There was no good reason in Fallout 4 why junk items weren't weightless without mods since the game encourages you to pick everything up.

After a few hours you hit your breaking-point and console-command 1000lbs of adhesive because you sure as poo poo aren't getting the stuff by any method that isn't nerdy metagaming.
It's absolutely amazing that somehow they never imagined making caches a gameplay element. You'd just lay down a container in a semi-secret place, then tag it for pick-up so one of your villagers would pick it up later. Wow! Gameplay intergration and you could even arm the villagers and send them out to hunt garbage on their own maybe!

U.T. Raptor posted:

Encumbrance, like weapon durability, is an archaic garbage mechanic that has never been fun. Ever :colbert:
Any gameplay mechanic has to justify its purpose, but for FO4, like most of that game, it's there to be there, not to force you to pick between different weapons or armour or whatever.

Inco posted:

It's not just that all the enemies have the exact same AI, it's also that it's the same AI that they've been using since 2001. It's kind of appalling. Every fight in Fallout 4 is pretty much the same as every fight in Fallout 3 and New Vegas, and the only difference between the fights in Fallout and Skyrim, Oblivion, and Morrowind is that Fallout has more ranged weaponry in use.
Yeah, them pretending to use cover and tactics is all well and good when you're a hovering gun ghost all the time anyway, with no real way to interact with the environment or the enemies. No cover, no nothing. You couldn't even make cover with your never explained ability to make garbage, which is something that Metal Gear Survive made into a loving art

Dragging down that game: because of retards that hated it without playing it all the incredible gameplay lessons in MGS will probably not be learned by other developers. It had great weapon progression, rock solid multiplayer, did scavenging way, way better than FO4 and all the garbage dragging it down mostly couldn't detract from that

Olaf The Stout
Oct 16, 2009

FORUMS NO.1 SLEEPY DAWGS MEMESTER

Deceitful Penguin posted:

It's absolutely amazing that somehow they never imagined making caches a gameplay element. You'd just lay down a container in a semi-secret place, then tag it for pick-up so one of your villagers would pick it up later. Wow!

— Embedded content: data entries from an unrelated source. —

$ cat config.mk
export PLATFORM = sky130hd
export DESIGN_NAME = mux4way_rr_flat
export DESIGN_NICKNAME = d
export VERILOG_FILES = /design/src/rtl/mux4way_rr_pkg.sv /design/src/rtl/mux4way_rr_if.sv /design/src/rtl/mux4way_rr_arbiter.sv /design/src/rtl/mux4way_rr.sv /design/src/flat_wrapper.sv
export SDC_FILE = /design/constraint.sdc
export NUM_CORES = 1
export LEC_CHECK = 0
export CORE_AREA = 2 2 55 57
export DETAILED_ROUTE_END_ITERATION = 16
export DIE_AREA = 0 0 57 59
export PLACE_DENSITY = 0.73
export SLEW_MARGIN = 20
export SYNTH_ARGS = -nofsm -noshare
export SYNTH_HDL_FRONTEND = slang
export SYNTH_SLANG_ARGS = --single-unit
$ cat constraint.sdc
create_clock -name clk -period 1.6 [get_ports clk]
set_input_delay 0.32 -clock clk [delete_from_list [all_inputs] [get_ports clk]]
set_output_delay 0.32 -clock clk [all_outputs]
set_load 0.005 [all_outputs]
$ cat src/rtl/mux4way_rr_pkg.sv
// Shared types and helpers for the 4-way round-robin gathering mux.
// sel_t names both the source tag on the output and the arbiter's last-grant pointer.
package mux4_pkg;

   localparam int NUM_SRC = 4;

   typedef logic [1:0] sel_t;

   // Relies on the 2-bit width so that 3 wraps back to 0.
   function automatic sel_t next_sel(sel_t cur);
      return cur + sel_t'(1);
   endfunction

endpackage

Gameplay intergration and you could even arm the villagers and send them out to hunt garbage on their own maybe!
Any gameplay mechanic has to justify its purpose, but for FO4, like most of that game, it's there to be there, not to force you to pick between different weapons or armour or whatever.
Yeah, them pretending to use cover and tactics is all well and good when you're a hovering gun ghost all the time anyway, with no real way to interact with the environment or the enemies. No cover, no nothing. You couldn't even make cover with your never explained ability to make garbage, which is something that Metal Gear Survive made into a loving art

Dragging down that game: because of retards that hated it without playing it all the incredible gameplay lessons in MGS will probably not be learned by other developers. It had great weapon progression, rock solid multiplayer, did scavenging way, way better than FO4 and all the garbage dragging it down mostly couldn't detract from that

I loved mgs5 gameplay and hated the cutscenes, but the reviews of survive made it look like boring jank? Is it actually fun?

Cleretic
Feb 3, 2010
Probation
Can't post for 29 hours!

Deceitful Penguin posted:

Any gameplay mechanic has to justify its purpose, but for FO4, like most of that game, it's there to be there, not to force you to pick between different weapons or armour or whatever.

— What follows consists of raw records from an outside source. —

$ cat src/rtl/pipeline_mem_stage_align.sv
// Byte-lane steering: store strobes/replicated data from the live instruction,
// load field extraction and sign/zero extension from the returned word.
module pipeline_mem_stage_align
    import pipeline_mem_stage_pkg::*;
(
    input  logic [2:0]  st_f3,
    input  logic [1:0]  st_off,
    input  logic [31:0] rs2,
    output logic [3:0]  wstrb,
    output logic [31:0] wdata,
    input  logic [2:0]  ld_f3,
    input  logic [1:0]  ld_off,
    input  logic [31:0] rdata,
    output logic [31:0] ld_data
);

    logic [7:0]  byte_sel;
    logic [15:0] half_sel;

    always_comb begin
        wstrb = 4'b1111;
        wdata = rs2;
        case (st_f3)
            F3_B, F3_BU: begin
                wstrb = 4'b0001 << st_off;
                wdata = {4{rs2[7:0]}};
            end
            F3_H, F3_HU: begin
                wstrb = 4'b0011 << {st_off[1], 1'b0};
                wdata = {2{rs2[15:0]}};
            end
            default: ;
        endcase
    end

    assign byte_sel = rdata[{ld_off, 3'b000} +: 8];
    assign half_sel = rdata[{ld_off[1], 4'b0000} +: 16];

    always_comb begin
        ld_data = rdata;
        case (ld_f3)
            F3_B:    ld_data = {{24{byte_sel[7]}}, byte_sel};
            F3_H:    ld_data = {{16{half_sel[15]}}, half_sel};
            F3_BU:   ld_data = {24'd0, byte_sel};
            F3_HU:   ld_data = {16'd0, half_sel};
            default: ld_data = rdata;
        endcase
    end

endmodule

$ cat src/rtl/pipeline_mem_stage.sv
// MEM stage: runs one data-memory access per instruction over a valid/ready port,
// stalling upstream until it completes, and resolves the branch decision.
module pipeline_mem_stage
    import pipeline_mem_stage_pkg::*;
#(
    parameter int ADDR_W = 32,
    parameter int DATA_W = 32
) (
    input  logic                clk,
    input  logic                rst,
    input  logic                valid_in_MEM,
    input  logic [ADDR_W-1:0]   ALU_out_in_MEM,
    input  logic [DATA_W-1:0]   Rs2_in_MEM,
    input  logic                MemRead_in_MEM,
    input  logic                MemWrite_in_MEM,
    input  logic [2:0]          funct3_in_MEM,
    input  logic                Branch_in_MEM,
    input  logic                zero_in_MEM,
    output logic                PCSrc_out_MEM,
    output logic                stall_out_MEM,
    output logic                valid_out_MEM,
    output logic [DATA_W-1:0]   Data_out_MEM,
    output logic [ADDR_W-1:0]   ALU_out_out_MEM,
    output logic                misalign_out_MEM,
    output logic                dmem_req_valid,
    input  logic                dmem_req_ready,
    output logic [ADDR_W-1:0]   dmem_addr,
    output logic                dmem_we,
    output logic [DATA_W/8-1:0] dmem_wstrb,
    output logic [DATA_W-1:0]   dmem_wdata,
    input  logic                dmem_rsp_valid,
    input  logic [DATA_W-1:0]   dmem_rdata
);

    mem_state_e state, state_nxt;

    logic                mem_op, misaligned, mem_go;
    logic [ADDR_W-1:0]   addr_q;
    logic [DATA_W-1:0]   wdata_q, data_q, wdata_c, ld_data;
    logic [DATA_W/8-1:0] wstrb_q, wstrb_c;
    logic                we_q;
    logic [2:0]          f3_q;
    logic [1:0]          off_q;

    assign mem_op     = valid_in_MEM & (MemRead_in_MEM | MemWrite_in_MEM);
    assign misaligned = is_misaligned(funct3_in_MEM, ALU_out_in_MEM[1:0]);
    assign mem_go     = mem_op & ~misaligned;

    pipeline_mem_stage_align u_align (
        .st_f3   (funct3_in_MEM),
        .st_off  (ALU_out_in_MEM[1:0]),
        .rs2     (Rs2_in_MEM),
        .wstrb   (wstrb_c),
        .wdata   (wdata_c),
        .ld_f3   (f3_q),
        .ld_off  (off_q),
        .rdata   (dmem_rdata),
        .ld_data (ld_data)
    );

    always_ff @(posedge clk) begin
        if (rst) state <= ST_IDLE;
        else     state <= state_nxt;
    end

    always_comb begin
        state_nxt = state;
        case (state)
            ST_IDLE: if (mem_go)         state_nxt = ST_REQ;
            ST_REQ:  if (dmem_req_ready) state_nxt = we_q ? ST_DONE : ST_WAIT;
            ST_WAIT: if (dmem_rsp_valid) state_nxt = ST_DONE;
            ST_DONE:                     state_nxt = ST_IDLE;
            default:                     state_nxt = ST_IDLE;
        endcase
    end

    // Request payload is captured once in IDLE so it stays stable across a stalled REQ.
    always_ff @(posedge clk) begin
        if (rst) begin
            addr_q  <= '0;
            wdata_q <= '0;
            wstrb_q <= '0;
            we_q    <= 1'b0;
            f3_q    <= '0;
            off_q   <= '0;
            data_q  <= '0;
        end else begin
            if (state == ST_IDLE && mem_go) begin
                addr_q  <= {ALU_out_in_MEM[ADDR_W-1:2], 2'b00};
                wdata_q <= MemWrite_in_MEM ? wdata_c : '0;
                wstrb_q <= MemWrite_in_MEM ? wstrb_c : '0;
                we_q    <= MemWrite_in_MEM;
                f3_q    <= funct3_in_MEM;
                off_q   <= ALU_out_in_MEM[1:0];
            end
            if (state == ST_WAIT && dmem_rsp_valid)
                data_q <= ld_data;
        end
    end

    assign dmem_req_valid   = (state == ST_REQ);
    assign dmem_addr        = addr_q;
    assign dmem_we          = we_q;
    assign dmem_wstrb       = wstrb_q;
    assign dmem_wdata       = wdata_q;

    assign stall_out_MEM    = mem_go & (state != ST_DONE);
    // Non-memory and faulting instructions flow straight through without waiting.
    assign valid_out_MEM    = (state == ST_DONE) | (valid_in_MEM & ~mem_go);
    assign misalign_out_MEM = mem_op & misaligned;
    assign PCSrc_out_MEM    = valid_in_MEM & Branch_in_MEM & zero_in_MEM;
    assign Data_out_MEM     = data_q;
    assign ALU_out_out_MEM  = ALU_out_in_MEM;

endmodule
<file path="config.mk">
export PLATFORM = sky130hd
export DESIGN_NAME = coherence_bus_arbiter_flat
export DESIGN_NICKNAME = d
export VERILOG_FILES = /design/src/rtl/coherence_bus_arbiter_if.sv /design/src/rtl/coherence_bus_arbiter.sv /design/src/flat_wrapper.sv
export SDC_FILE = /design/constraint.sdc
export NUM_CORES = 1
export LEC_CHECK = 0
export ABC_CLOCK_PERIOD_IN_PS = 3300
export BUFFER_PORTS_ARGS = -buffer_cell sky130_fd_sc_hd__buf_2
export CAP_MARGIN = 15
export CORE_ASPECT_RATIO = 0.6
export CORE_MARGIN = 1.5
export CORE_UTILIZATION = 37
export DETAILED_ROUTE_END_ITERATION = 7
export PLACE_DENSITY = 0.68
export SYNTH_ARGS = -nofsm -noshare
export SYNTH_HDL_FRONTEND = slang
export SYNTH_SLANG_ARGS = --single-unit
</file>
<file path="constraint.sdc">
create_clock -name clk -period 3.3 [get_ports clk]
set_clock_uncertainty 0.15 [all_clocks]
set_input_delay 0 -clock clk [delete_from_list [all_inputs] [get_ports clk]]
set_output_delay 0 -clock clk [all_outputs]
set_load 0.01 [all_outputs]
</file>
===== src/rtl/wb_regfile.sv =====
// ============================================================================
//  Module      : wb_regfile
//  Description : Write-back stage register file with same-cycle bypass on both
//                read ports, EX forwarding bus and a retired-instruction count.
//  Revision    : 1.0  initial release
// ============================================================================
`default_nettype none

module wb_regfile #(
    parameter int DATA_W = 32,
    parameter int ADDR_W = 5
) (
    input  logic              clk,
    input  logic              reset,
    input  logic              valid_in,
    input  logic [DATA_W-1:0] mem_data_in,
    input  logic [DATA_W-1:0] alu_result_in,
    input  logic [ADDR_W-1:0] reg_write_addr_in,
    input  logic              reg_write_en_in,
    input  logic              mem_to_reg_in,
    input  logic [ADDR_W-1:0] rs_addr,
    input  logic [ADDR_W-1:0] rt_addr,
    output logic [DATA_W-1:0] rs_data,
    output logic [DATA_W-1:0] rt_data,
    output logic [DATA_W-1:0] wb_data_out,
    output logic [ADDR_W-1:0] wb_addr_out,
    output logic              wb_en_out,
    output logic [31:0]       retired_count
);

    localparam int NREGS = 2 ** ADDR_W;

    logic [DATA_W-1:0] regs_q [NREGS];
    logic [31:0]       retired_q;
    logic [31:0]       retired_d;
    logic [DATA_W-1:0] wb_data;
    logic              we;

    assign wb_data = mem_to_reg_in ? mem_data_in : alu_result_in;

    // reset gates the write so bypass is also suppressed while in reset
    assign we = reset & valid_in & reg_write_en_in & (reg_write_addr_in != '0);

    assign retired_d = valid_in ? retired_q + 32'd1 : retired_q;

    always_comb begin
        rs_data = regs_q[rs_addr];
        if (rs_addr == '0) begin
            rs_data = '0;
        end else if (we && (rs_addr == reg_write_addr_in)) begin
            rs_data = wb_data;
        end
    end

    always_comb begin
        rt_data = regs_q[rt_addr];
        if (rt_addr == '0) begin
            rt_data = '0;
        end else if (we && (rt_addr == reg_write_addr_in)) begin
            rt_data = wb_data;
        end
    end

    always_ff @(posedge clk) begin
        if (!reset) begin
            for (int i = 0; i < NREGS; i++) begin
                regs_q[i] <= '0;
            end
            retired_q <= 32'd0;
        end else begin
            if (we) begin
                regs_q[reg_write_addr_in] <= wb_data;
            end
            retired_q <= retired_d;
        end
    end

    assign wb_data_out   = wb_data;
    assign wb_addr_out   = reg_write_addr_in;
    assign wb_en_out     = we;
    assign retired_count = retired_q;

endmodule

`default_nettype wire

I feel like, ultimately, this is the primary problem with Fallout 4 to me. There's a billion ways that it manifests, but it's always just that there's parts to the game that don't justify their own existence, either by not doing them well enough by themselves or not integrating it with the rest of the game. The whole game is disconnected mechanics, floating around and occasionally bumping into each other.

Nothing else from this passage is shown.